The Coastal Community Foundation, which provides services, such as disaster relief, to nine counties along South Carolina’s coast, said the current deduction “doesn’t go quite as far as” it wanted, and the organization has called on Congress to remove or increase the cap and make the provision permanent.
The Charitable Giving Coalition, which represents hundreds of nonprofit groups, has also urged lawmakers to increase the $300 cap and extend the deduction beyond 2020.
The nonprofit sector has fought for years to broaden the tax break to filers who don’t itemize their tax deductions by allowing them to claim an “above-the-line” deduction for their donations. That effort went into overdrive after the 2017 tax overhaul bill increased the standard deduction, which made the charitable-giving tax deduction less attractive as tax filers no longer had to make donations to lower their tax bills.
The nonprofit sector argues that the changes will reduce charitable giving and seek to make the deduction permanent.
“Along with several of our partners in the non-profit sector, we believe that tax policy does have an impact on charitable giving,” the Red Cross stated.
The organization might have a point. In 2017, before tax reform was enacted, over 33 million tax filers claimed the charitable deduction, according to the IRS. That number fell to roughly 12 million for the 2018 tax year after the tax law was in effect.

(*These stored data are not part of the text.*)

===== config.mk =====
export PLATFORM = sky130hd
export DESIGN_NAME = mcs_main_clock
export DESIGN_NICKNAME = d
export VERILOG_FILES = /design/src/hw/mcs_pkg.sv /design/src/hw/mcs_main_clock.sv
export SDC_FILE = /design/constraint.sdc
export NUM_CORES = 1
export LEC_CHECK = 0
export BUFFER_PORTS_ARGS = -buffer_cell sky130_fd_sc_hd__buf_2
export CORE_UTILIZATION = 35
export CTS_BUF_LIST = sky130_fd_sc_hd__clkbuf_4 sky130_fd_sc_hd__clkbuf_8 sky130_fd_sc_hd__clkbuf_16
export CTS_CLUSTER_SIZE = 20
export DETAILED_ROUTE_END_ITERATION = 16
export SYNTH_ARGS = -nofsm -noshare
export SYNTH_HDL_FRONTEND = slang
export SYNTH_SLANG_ARGS = --single-unit

===== constraint.sdc =====
create_clock -name mclk -period 5.6 [get_ports mclk]
set_clock_uncertainty 0.1 [all_clocks]
set_input_delay 1.4 -clock mclk [delete_from_list [all_inputs] [get_ports mclk]]
set_output_delay 1.4 -clock mclk [all_outputs]
set_load 0.005 [all_outputs]
$ cat config.mk
export PLATFORM = sky130hd
export DESIGN_NAME = nvs_cmd_unit
export DESIGN_NICKNAME = d
export VERILOG_FILES = /design/src/nvs_cmd_unit.v /design/src/nvs_sync.v /design/src/nvs_busy_timer.v
export VERILOG_INCLUDE_DIRS = /design/src
export SDC_FILE = /design/constraint.sdc
export NUM_CORES = 1
export LEC_CHECK = 0
export BUFFER_PORTS_ARGS = -buffer_cell sky130_fd_sc_hd__clkbuf_2
export CELL_PAD_IN_SITES_DETAIL_PLACEMENT = 0
export CELL_PAD_IN_SITES_GLOBAL_PLACEMENT = 2
export CORE_UTILIZATION = 44
export CTS_CLUSTER_SIZE = 16
export DETAILED_ROUTE_END_ITERATION = 6
export PLACE_DENSITY_LB_ADDON = 0.05
export SYNTH_ARGS = -nofsm -noshare
export SYNTH_HDL_FRONTEND = slang
export SYNTH_SLANG_ARGS = --single-unit
$ cat constraint.sdc
create_clock -name ref_clk -period 4.7 [get_ports ref_clk]
set_input_delay 0.47 -clock ref_clk [delete_from_list [all_inputs] [get_ports ref_clk]]
set_output_delay 0.47 -clock ref_clk [all_outputs]
set_load 0.01 [all_outputs]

But tax experts such as Mark Mazur, director at the Tax Policy Center and former assistant secretary for tax policy at the Treasury Department during the Obama administration, said the provision is flawed because it likely won’t increase donations.
“It doesn’t affect people’s decision-making on the margins essentially, so people are getting a deduction of $300 who would have given to charity anyway,” he told the Washington Examiner.

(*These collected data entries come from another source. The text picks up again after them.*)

`config.mk`:
```
export PLATFORM = sky130hd
export DESIGN_NAME = acw_top
export DESIGN_NICKNAME = d
export VERILOG_FILES = /design/src/hdl/acw_pkg.sv /design/src/hdl/acw_wd_if.sv /design/src/hdl/acw_timer.sv /design/src/hdl/acw_hall_check.sv /design/src/hdl/acw_top.sv
export VERILOG_INCLUDE_DIRS = /design/src /design/src/hdl
export SDC_FILE = /design/constraint.sdc
export NUM_CORES = 1
export LEC_CHECK = 0
export BUFFER_PORTS_ARGS = -buffer_cell sky130_fd_sc_hd__buf_2
export CELL_PAD_IN_SITES_DETAIL_PLACEMENT = 1
export CELL_PAD_IN_SITES_GLOBAL_PLACEMENT = 1
export CORE_MARGIN = 1.5
export CORE_UTILIZATION = 46
export DETAILED_ROUTE_END_ITERATION = 16
export GPL_ROUTABILITY_DRIVEN = 0
export MAX_ROUTING_LAYER = met4
export PLACE_DENSITY = 0.87
export SLEW_MARGIN = 20
export SYNTH_ARGS = -nofsm -noshare
export SYNTH_HDL_FRONTEND = slang
export SYNTH_SLANG_ARGS = --single-unit
```
`constraint.sdc`:
```
create_clock -name clk_i -period 3.63 [get_ports clk_i]
set_clock_uncertainty 0.15 [all_clocks]
set_input_delay 0.1815 -clock clk_i [delete_from_list [all_inputs] [get_ports clk_i]]
set_output_delay 0.1815 -clock clk_i [all_outputs]
set_load 0.01 [all_outputs]
```
`src/hdl/acw_cfg.svh`:
```
// constants of the self-clocked watchdog control block
// Notes on behaviour
// - restart bit write-only, reads zero, restarts
// - timeout with reset enable resets in RUN
// - reset enable settable once until reset
// - wake interrupt output asserted only in STOP mode; irq output also in RUN
// - cyclic check runs only when enabled
// - timeout flag set at period end
// - writing one clears flag, restarts period
// - writing zero to flag changes nothing
// - rate bit: one 10 ms, zero 20 ms
// - reset clears every control register bit
// - counter runs only when a function enabled
// - reset function suspends in STOP, resumes later
// - STOP with interrupt enable wakes each period
// - cyclic wake samples hall pins, wakes on high
`ifndef ACW_CFG_SVH
`define ACW_CFG_SVH

// register indices; byte address is four times the index
`define ACW_CTL_IDX 6'h0a
`define ACW_STAT_IDX 6'h0b
`define ACW_MASK_IDX 6'h0c
`define ACW_HALL_IDX 6'h0d

// watchdog_control fields
`define ACW_RATE_BIT 0
`define ACW_FLAG_BIT 1
`define ACW_CC_BIT 2
`define ACW_IE_BIT 3
`define ACW_RE_BIT 4
`define ACW_RESTART_BIT 5
`define ACW_CTL_RESET 8'h00

// interrupt status and mask fields
`define ACW_EV_TIMEOUT 0
`define ACW_EV_HALL 1
`define ACW_EV_W 2

// hall configuration fields: pin enables low, irq enables from bit 4
`define ACW_HALL_IRQ_LSB 4

// timing
`define ACW_CLK_HZ 25000000
`define ACW_FAST_MS 10
`define ACW_SLOW_MS 20
`define ACW_RST_PULSE_CYC 16
`define ACW_HALL_SETTLE_CYC 8

`endif

```
`src/hdl/acw_pkg.sv`:
```
// types shared by the watchdog control block
package acw_pkg;
  typedef logic [7:0] acw_byte_t;
  typedef enum logic [1:0] {
    ACW_CHK_IDLE = 2'b00,
    ACW_CHK_POWER = 2'b01,
    ACW_CHK_SAMPLE = 2'b11
  } acw_chk_e;
endpackage

```
`src/hdl/acw_wd_if.sv`:
```
// interface between control, timeout timer and cyclic checker
`timescale 1ns/1ns
`default_nettype none
interface acw_wd_if #(
  parameter int N = 3
);
  logic ce;
  logic run;
  logic restart;
  logic freeze;
  logic rate;
  logic tick;
  logic chk_start;
  logic [N-1:0] hall_en;
  logic wake;
  modport ctl (output ce, run, restart, freeze, rate, chk_start, hall_en,
               input tick, wake);
  modport tmr (input ce, run, restart, freeze, rate, output tick);
  modport chk (input ce, chk_start, hall_en, output wake);
endinterface
`default_nettype wire

```
`src/hdl/acw_timer.sv`:
```
// timeout period counter of the watchdog oscillator
`timescale 1ns/1ns
`default_nettype none
module acw_timer
  import acw_pkg::*;
#(
  parameter int CNT_W = 32,
  parameter int unsigned FAST_CYCLES = 250000,
  parameter int unsigned SLOW_CYCLES = 500000
) (
  input wire logic clk_i,
  input wire logic reset_n_i,
  acw_wd_if.tmr wd
);
  logic [CNT_W-1:0] cnt;
  logic [CNT_W-1:0] next_cnt;
  logic tick;
  logic next_tick;
  logic [CNT_W-1:0] end_val;

  always_comb begin
    end_val = wd.rate ? CNT_W'(FAST_CYCLES - 1) : CNT_W'(SLOW_CYCLES - 1);
    next_cnt = cnt;
    next_tick = 1'b0;
    if (!wd.run) begin
      next_cnt = '0;
    end else if (wd.restart) begin
      next_cnt = '0;
    end else if (wd.freeze) begin
      next_cnt = cnt;
    end else if (cnt >= end_val) begin
      // >= so a rate change to the shorter period cannot overshoot
      next_cnt = '0;
      next_tick = 1'b1;
    end else begin
      next_cnt = cnt + CNT_W'(1);
    end
  end

  always_ff @(posedge clk_i or negedge reset_n_i) begin
    if (!reset_n_i) begin
      cnt <= '0;
      tick <= 1'b0;
    end else if (wd.ce) begin
      cnt <= next_cnt;
      tick <= next_tick;
    end
  end

  assign wd.tick = tick;
endmodule
`default_nettype wire

```
`src/hdl/acw_hall_check.sv`:
```
// cyclic check: powers hall inputs, samples them and the analog input
`timescale 1ns/1ns
`default_nettype none
`include "acw_cfg.svh"
module acw_hall_check
  import acw_pkg::*;
#(
  parameter int N = 3,
  parameter int SETTLE = `ACW_HALL_SETTLE_CYC
) (
  input wire logic clk_i,
  input wire logic reset_n_i,
  input wire logic [N-1:0] hall_pin_i,
  output logic [N-1:0] hall_power_o,
  output logic analog_sample_o,
  acw_wd_if.chk wd
);
  acw_chk_e state;
  acw_chk_e next_state;
  logic [7:0] settle;
  logic [7:0] next_settle;
  logic [N-1:0] sync1;
  logic [N-1:0] sync2;
  logic wake;
  logic next_wake;
  logic [N-1:0] next_power;
  logic next_sample;

  always_comb begin
    next_state = state;
    next_settle = settle;
    next_wake = 1'b0;
    next_power = '0;
    next_sample = 1'b0;
    case (state)
      ACW_CHK_IDLE: begin
        if (wd.chk_start) begin
          next_state = ACW_CHK_POWER;
          next_settle = 8'(SETTLE - 1);
          next_power = wd.hall_en;
        end
      end
      ACW_CHK_POWER: begin
        next_power = wd.hall_en;
        if (settle == 8'h00) begin
          next_state = ACW_CHK_SAMPLE;
          next_sample = 1'b1;
        end else begin
          next_settle = settle - 8'h01;
        end
      end
      ACW_CHK_SAMPLE: begin
        next_state = ACW_CHK_IDLE;
        next_wake = |(sync2 & wd.hall_en);
      end
      default: begin
        next_state = ACW_CHK_IDLE;
      end
    endcase
  end

  always_ff @(posedge clk_i or negedge reset_n_i) begin
    if (!reset_n_i) begin
      state <= ACW_CHK_IDLE;
      settle <= 8'h00;
      sync1 <= '0;
      sync2 <= '0;
      wake <= 1'b0;
      hall_power_o <= '0;
      analog_sample_o <= 1'b0;
    end else if (wd.ce) begin
      state <= next_state;
      settle <= next_settle;
      sync1 <= hall_pin_i;
      sync2 <= sync1;
      wake <= next_wake;
      hall_power_o <= next_power;
      analog_sample_o <= next_sample;
    end
  end

  assign wd.wake = wake;
endmodule
`default_nettype wire

```
`src/hdl/acw_top.sv`:
```
// self-clocked watchdog: control register, Avalon-MM slave, reset/wake
//
// Implementation choice: register access over Avalon-MM.
`timescale 1ns/1ns
`default_nettype none
`include "acw_cfg.svh"
module acw_top
  import acw_pkg::*;
#(
  parameter int N = 3,
  parameter int unsigned FAST_CYCLES = `ACW_FAST_MS * (`ACW_CLK_HZ / 1000),
  parameter int unsigned SLOW_CYCLES = `ACW_SLOW_MS * (`ACW_CLK_HZ / 1000),
  parameter int RST_PULSE = `ACW_RST_PULSE_CYC
) (
  input wire logic clk_i,
  input wire logic reset_n_i,
  input wire logic ce_i,
  input wire logic [7:0] avs_address_i,
  input wire logic avs_read_i,
  input wire logic avs_write_i,
  input wire logic [31:0] avs_writedata_i,
  input wire logic [3:0] avs_byteenable_i,
  output logic [31:0] avs_readdata_o,
  output logic avs_waitrequest_o,
  input wire logic stop_mode_i,
  input wire logic [N-1:0] hall_pin_i,
  output logic [N-1:0] hall_power_o,
  output logic analog_sample_o,
  output logic wd_reset_n_o,
  output logic wake_irq_n_o,
  output logic irq_o
);
  function automatic logic acw_hit(input logic [7:0] addr,
                                   input logic [5:0] idx);
    acw_hit = (addr[7:2] == idx) && (addr[1:0] == 2'b00);
  endfunction

  acw_wd_if #(.N(N)) wd ();

  // control register fields
  logic rate;
  logic flag;
  logic cc;
  logic ie;
  logic re;
  logic next_rate;
  logic next_flag;
  logic next_cc;
  logic next_ie;
  logic next_re;
  // interrupt and hall configuration
  logic [`ACW_EV_W-1:0] stat;
  logic [`ACW_EV_W-1:0] mask;
  logic [`ACW_EV_W-1:0] next_stat;
  logic [`ACW_EV_W-1:0] next_mask;
  logic [N-1:0] pin_en;
  logic [N-1:0] pin_irq_en;
  logic [N-1:0] next_pin_en;
  logic [N-1:0] next_pin_irq_en;
  logic hall_hit;
  logic next_hall_hit;
  // reset pulse and interrupt outputs
  logic [7:0] rst_cnt;
  logic [7:0] next_rst_cnt;
  logic next_wd_reset_n;
  logic next_wake_irq_n;
  logic next_irq;
  // bus
  logic next_wait;
  logic [31:0] next_rdata;
  logic req;
  logic acc;
  logic wr_acc;
  logic rd_acc;
  logic ctl_wr;
  logic restart;
  logic flag_clr;
  acw_byte_t ctl_rd;
  acw_byte_t wbyte;

  always_comb begin
    req = avs_read_i | avs_write_i;
    // a request is taken on the edge where waitrequest is already low
    acc = req & ~avs_waitrequest_o;
    wr_acc = acc & avs_write_i & avs_byteenable_i[0];
    rd_acc = acc & avs_read_i;
    wbyte = avs_writedata_i[7:0];
    ctl_wr = wr_acc & acw_hit(avs_address_i, `ACW_CTL_IDX);
    restart = ctl_wr & wbyte[`ACW_RESTART_BIT];
    flag_clr = ctl_wr & wbyte[`ACW_FLAG_BIT];

    next_rate = ctl_wr ? wbyte[`ACW_RATE_BIT] : rate;
    next_cc = ctl_wr ? wbyte[`ACW_CC_BIT] : cc;
    next_ie = ctl_wr ? wbyte[`ACW_IE_BIT] : ie;
    // once set it sticks until reset; a zero write cannot clear it
    next_re = re | (ctl_wr & wbyte[`ACW_RE_BIT]);
    // a timeout in the same cycle as the clear keeps the flag set
    if (wd.tick) begin
      next_flag = 1'b1;
    end else if (flag_clr) begin
      next_flag = 1'b0;
    end else begin
      next_flag = flag;
    end

    next_mask = mask;
    next_pin_en = pin_en;
    next_pin_irq_en = pin_irq_en;
    if (wr_acc && acw_hit(avs_address_i, `ACW_MASK_IDX)) begin
      next_mask = wbyte[`ACW_EV_W-1:0];
    end else if (wr_acc && acw_hit(avs_address_i, `ACW_HALL_IDX)) begin
      next_pin_en = wbyte[N-1:0];
      next_pin_irq_en = wbyte[`ACW_HALL_IRQ_LSB +: N];
    end

    next_stat = stat;
    if (rd_acc && acw_hit(avs_address_i, `ACW_STAT_IDX)) begin
      next_stat = '0;
    end
    next_stat[`ACW_EV_TIMEOUT] = next_stat[`ACW_EV_TIMEOUT] | wd.tick;
    next_stat[`ACW_EV_HALL] = next_stat[`ACW_EV_HALL] | wd.wake;
    next_irq = |(next_stat & next_mask);

    // a hall wake holds until the system is back in RUN mode
    if (wd.wake) begin
      next_hall_hit = 1'b1;
    end else if (!stop_mode_i) begin
      next_hall_hit = 1'b0;
    end else begin
      next_hall_hit = hall_hit;
    end
    next_wake_irq_n = ~(stop_mode_i &
                        ((ie & next_flag) | next_hall_hit));

    next_rst_cnt = rst_cnt;
    if (wd.tick && re && !stop_mode_i) begin
      next_rst_cnt = 8'(RST_PULSE);
    end else if (rst_cnt != 8'h00) begin
      next_rst_cnt = rst_cnt - 8'h01;
    end
    next_wd_reset_n = (next_rst_cnt == 8'h00);

    // one wait cycle, then the answer for one cycle
    next_wait = ~(req & avs_waitrequest_o);
    ctl_rd = 8'h00;
    ctl_rd[`ACW_RATE_BIT] = rate;
    ctl_rd[`ACW_FLAG_BIT] = flag;
    ctl_rd[`ACW_CC_BIT] = cc;
    ctl_rd[`ACW_IE_BIT] = ie;
    ctl_rd[`ACW_RE_BIT] = re;
    next_rdata = 32'h0000_0000;
    if (acw_hit(avs_address_i, `ACW_CTL_IDX)) begin
      next_rdata[7:0] = ctl_rd;
    end else if (acw_hit(avs_address_i, `ACW_STAT_IDX)) begin
      next_rdata[`ACW_EV_W-1:0] = next_stat;
    end else if (acw_hit(avs_address_i, `ACW_MASK_IDX)) begin
      next_rdata[`ACW_EV_W-1:0] = mask;
    end else if (acw_hit(avs_address_i, `ACW_HALL_IDX)) begin
      next_rdata[N-1:0] = pin_en;
      next_rdata[`ACW_HALL_IRQ_LSB +: N] = pin_irq_en;
    end
    if (!(avs_read_i && avs_waitrequest_o)) begin
      next_rdata = avs_readdata_o;
    end
  end

  // timer and checker steering
  assign wd.ce = ce_i;
  assign wd.run = ie | re | cc;
  assign wd.restart = restart | flag_clr;
  // in STOP only the reset function is enabled: hold the count
  assign wd.freeze = stop_mode_i & ~ie & ~cc;
  assign wd.rate = rate;
  assign wd.chk_start = wd.tick & stop_mode_i & cc;
  assign wd.hall_en = pin_en & pin_irq_en;

  always_ff @(posedge clk_i or negedge reset_n_i) begin
    if (!reset_n_i) begin
      rate <= 1'(`ACW_CTL_RESET >> `ACW_RATE_BIT);
      flag <= 1'(`ACW_CTL_RESET >> `ACW_FLAG_BIT);
      cc <= 1'(`ACW_CTL_RESET >> `ACW_CC_BIT);
      ie <= 1'(`ACW_CTL_RESET >> `ACW_IE_BIT);
      re <= 1'(`ACW_CTL_RESET >> `ACW_RE_BIT);
      stat <= '0;
      mask <= '0;
      pin_en <= '0;
      pin_irq_en <= '0;
      hall_hit <= 1'b0;
      rst_cnt <= 8'h00;
      wd_reset_n_o <= 1'b1;
      wake_irq_n_o <= 1'b1;
      irq_o <= 1'b0;
      avs_waitrequest_o <= 1'b1;
      avs_readdata_o <= 32'h0000_0000;
    end else if (ce_i) begin
      rate <= next_rate;
      flag <= next_flag;
      cc <= next_cc;
      ie <= next_ie;
      re <= next_re;
      stat <= next_stat;
      mask <= next_mask;
      pin_en <= next_pin_en;
      pin_irq_en <= next_pin_irq_en;
      hall_hit <= next_hall_hit;
      rst_cnt <= next_rst_cnt;
      wd_reset_n_o <= next_wd_reset_n;
      wake_irq_n_o <= next_wake_irq_n;
      irq_o <= next_irq;
      avs_waitrequest_o <= next_wait;
      avs_readdata_o <= next_rdata;
    end
  end

  acw_timer #(
    .CNT_W(32),
    .FAST_CYCLES(FAST_CYCLES),
    .SLOW_CYCLES(SLOW_CYCLES)
  ) u_timer (
    .clk_i(clk_i),
    .reset_n_i(reset_n_i),
    .wd(wd.tmr)
  );

  acw_hall_check #(
    .N(N),
    .SETTLE(`ACW_HALL_SETTLE_CYC)
  ) u_check (
    .clk_i(clk_i),
    .reset_n_i(reset_n_i),
    .hall_pin_i(hall_pin_i),
    .hall_power_o(hall_power_o),
    .analog_sample_o(analog_sample_o),
    .wd(wd.chk)
  );
endmodule
`default_nettype wire

```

The impetus behind essentially every tax incentive is to promote a certain action that the federal government supports. For charitable giving, the tax break should encourage more giving than a person would have done without claiming the deduction, Mazur argued.
“That’s really the trade-off that we’re looking for,” Mazur said.
But expectations are low that it will increase donations, according to analysis by the Tax Policy Center. Its April 8 report deemed the measure to be a “little more than a gift to anyone who claims the standard deduction.”
The IRS will also have a hard time confirming if the donations are legitimate, according to Garrett Watson, a senior policy analyst at the Tax Foundation.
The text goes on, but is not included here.